- [Data provided]
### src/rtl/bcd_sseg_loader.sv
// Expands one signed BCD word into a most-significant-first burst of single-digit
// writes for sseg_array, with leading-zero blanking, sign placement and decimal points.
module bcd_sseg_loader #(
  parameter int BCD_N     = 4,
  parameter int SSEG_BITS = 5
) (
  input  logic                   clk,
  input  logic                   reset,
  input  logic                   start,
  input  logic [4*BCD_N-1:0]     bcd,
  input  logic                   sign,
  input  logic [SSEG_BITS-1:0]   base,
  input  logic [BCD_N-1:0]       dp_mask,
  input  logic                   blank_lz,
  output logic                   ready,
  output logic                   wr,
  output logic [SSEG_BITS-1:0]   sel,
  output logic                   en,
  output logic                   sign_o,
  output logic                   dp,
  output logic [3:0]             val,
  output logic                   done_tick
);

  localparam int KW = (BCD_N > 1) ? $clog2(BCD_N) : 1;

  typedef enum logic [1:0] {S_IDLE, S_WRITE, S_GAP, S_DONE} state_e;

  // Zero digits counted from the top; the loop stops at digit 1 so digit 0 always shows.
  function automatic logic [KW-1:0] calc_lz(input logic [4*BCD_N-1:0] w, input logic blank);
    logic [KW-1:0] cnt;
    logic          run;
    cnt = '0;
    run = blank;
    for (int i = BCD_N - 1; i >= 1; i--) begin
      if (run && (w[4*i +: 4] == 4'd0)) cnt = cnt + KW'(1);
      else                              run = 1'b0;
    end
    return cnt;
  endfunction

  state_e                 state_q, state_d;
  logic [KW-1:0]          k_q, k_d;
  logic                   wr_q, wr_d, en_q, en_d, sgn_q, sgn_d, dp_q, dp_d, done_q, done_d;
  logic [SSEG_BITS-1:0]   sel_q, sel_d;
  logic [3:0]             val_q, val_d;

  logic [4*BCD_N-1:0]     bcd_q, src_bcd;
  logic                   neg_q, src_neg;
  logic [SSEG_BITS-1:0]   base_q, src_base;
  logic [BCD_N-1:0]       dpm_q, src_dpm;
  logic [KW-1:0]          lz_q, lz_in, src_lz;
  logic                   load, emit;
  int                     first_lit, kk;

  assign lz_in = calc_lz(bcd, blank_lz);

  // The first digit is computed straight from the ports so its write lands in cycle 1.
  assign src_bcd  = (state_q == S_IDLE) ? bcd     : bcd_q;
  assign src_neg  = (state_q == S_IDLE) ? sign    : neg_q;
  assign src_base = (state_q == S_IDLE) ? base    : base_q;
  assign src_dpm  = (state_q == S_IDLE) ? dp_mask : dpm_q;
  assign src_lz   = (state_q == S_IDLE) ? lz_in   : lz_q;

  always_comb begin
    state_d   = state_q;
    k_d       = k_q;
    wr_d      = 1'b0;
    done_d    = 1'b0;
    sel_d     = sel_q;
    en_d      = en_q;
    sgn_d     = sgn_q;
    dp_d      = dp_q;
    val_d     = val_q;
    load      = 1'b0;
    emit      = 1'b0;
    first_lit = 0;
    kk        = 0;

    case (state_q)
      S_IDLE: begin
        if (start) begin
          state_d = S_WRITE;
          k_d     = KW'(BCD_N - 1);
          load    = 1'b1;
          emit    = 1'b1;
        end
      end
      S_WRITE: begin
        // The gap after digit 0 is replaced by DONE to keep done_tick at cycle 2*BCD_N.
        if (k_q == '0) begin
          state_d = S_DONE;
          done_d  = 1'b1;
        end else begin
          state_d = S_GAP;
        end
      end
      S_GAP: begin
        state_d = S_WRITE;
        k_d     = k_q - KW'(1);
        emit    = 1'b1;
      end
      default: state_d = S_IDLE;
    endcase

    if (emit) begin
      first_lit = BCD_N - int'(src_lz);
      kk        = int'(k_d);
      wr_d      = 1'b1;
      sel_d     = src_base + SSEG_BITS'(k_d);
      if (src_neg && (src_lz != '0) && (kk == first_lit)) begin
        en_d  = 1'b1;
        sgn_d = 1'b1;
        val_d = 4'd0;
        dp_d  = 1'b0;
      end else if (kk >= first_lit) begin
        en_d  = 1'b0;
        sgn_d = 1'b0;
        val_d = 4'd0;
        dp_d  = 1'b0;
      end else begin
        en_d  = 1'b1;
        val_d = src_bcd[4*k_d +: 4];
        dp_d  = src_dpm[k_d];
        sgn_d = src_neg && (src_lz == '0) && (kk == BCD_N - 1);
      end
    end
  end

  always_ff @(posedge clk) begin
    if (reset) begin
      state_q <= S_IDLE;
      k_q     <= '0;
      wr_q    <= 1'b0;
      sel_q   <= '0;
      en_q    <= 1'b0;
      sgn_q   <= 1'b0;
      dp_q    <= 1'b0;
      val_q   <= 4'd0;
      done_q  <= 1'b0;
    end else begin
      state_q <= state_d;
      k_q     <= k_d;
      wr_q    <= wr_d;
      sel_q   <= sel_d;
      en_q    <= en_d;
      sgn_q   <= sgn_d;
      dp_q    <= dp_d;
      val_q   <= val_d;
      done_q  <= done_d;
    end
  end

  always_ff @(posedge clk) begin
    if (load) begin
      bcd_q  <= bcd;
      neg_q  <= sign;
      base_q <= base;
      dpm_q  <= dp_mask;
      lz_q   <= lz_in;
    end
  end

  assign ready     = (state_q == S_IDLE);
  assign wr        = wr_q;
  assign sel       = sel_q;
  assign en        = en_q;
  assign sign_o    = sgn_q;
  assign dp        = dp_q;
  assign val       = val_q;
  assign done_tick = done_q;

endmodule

...

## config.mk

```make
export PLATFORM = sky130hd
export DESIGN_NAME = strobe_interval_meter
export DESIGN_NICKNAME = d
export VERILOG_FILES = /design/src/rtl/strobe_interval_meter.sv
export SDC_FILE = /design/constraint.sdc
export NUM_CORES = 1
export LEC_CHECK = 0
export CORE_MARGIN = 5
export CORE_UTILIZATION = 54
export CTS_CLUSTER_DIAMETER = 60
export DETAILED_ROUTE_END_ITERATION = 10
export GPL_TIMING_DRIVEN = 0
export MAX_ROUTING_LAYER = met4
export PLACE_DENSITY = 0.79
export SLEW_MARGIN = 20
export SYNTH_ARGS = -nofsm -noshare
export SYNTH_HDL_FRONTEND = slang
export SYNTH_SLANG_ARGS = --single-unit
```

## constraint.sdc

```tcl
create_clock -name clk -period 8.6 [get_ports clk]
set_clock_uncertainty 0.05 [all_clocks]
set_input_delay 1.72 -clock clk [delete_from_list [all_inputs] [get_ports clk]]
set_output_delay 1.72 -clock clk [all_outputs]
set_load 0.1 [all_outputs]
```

- [Problem description]
Produce only the lines from the line containing "case (state_q)" through the line containing "src_base + SSEG_BITS'(k_d);", inclusive of both, exactly as they stand in the entries above.

- [Result for this task]
    case (state_q)
      S_IDLE: begin
        if (start) begin
          state_d = S_WRITE;
          k_d     = KW'(BCD_N - 1);
          load    = 1'b1;
          emit    = 1'b1;
        end
      end
      S_WRITE: begin
        // The gap after digit 0 is replaced by DONE to keep done_tick at cycle 2*BCD_N.
        if (k_q == '0) begin
          state_d = S_DONE;
          done_d  = 1'b1;
        end else begin
          state_d = S_GAP;
        end
      end
      S_GAP: begin
        state_d = S_WRITE;
        k_d     = k_q - KW'(1);
        emit    = 1'b1;
      end
      default: state_d = S_IDLE;
    endcase

    if (emit) begin
      first_lit = BCD_N - int'(src_lz);
      kk        = int'(k_d);
      wr_d      = 1'b1;
      sel_d     = src_base + SSEG_BITS'(k_d);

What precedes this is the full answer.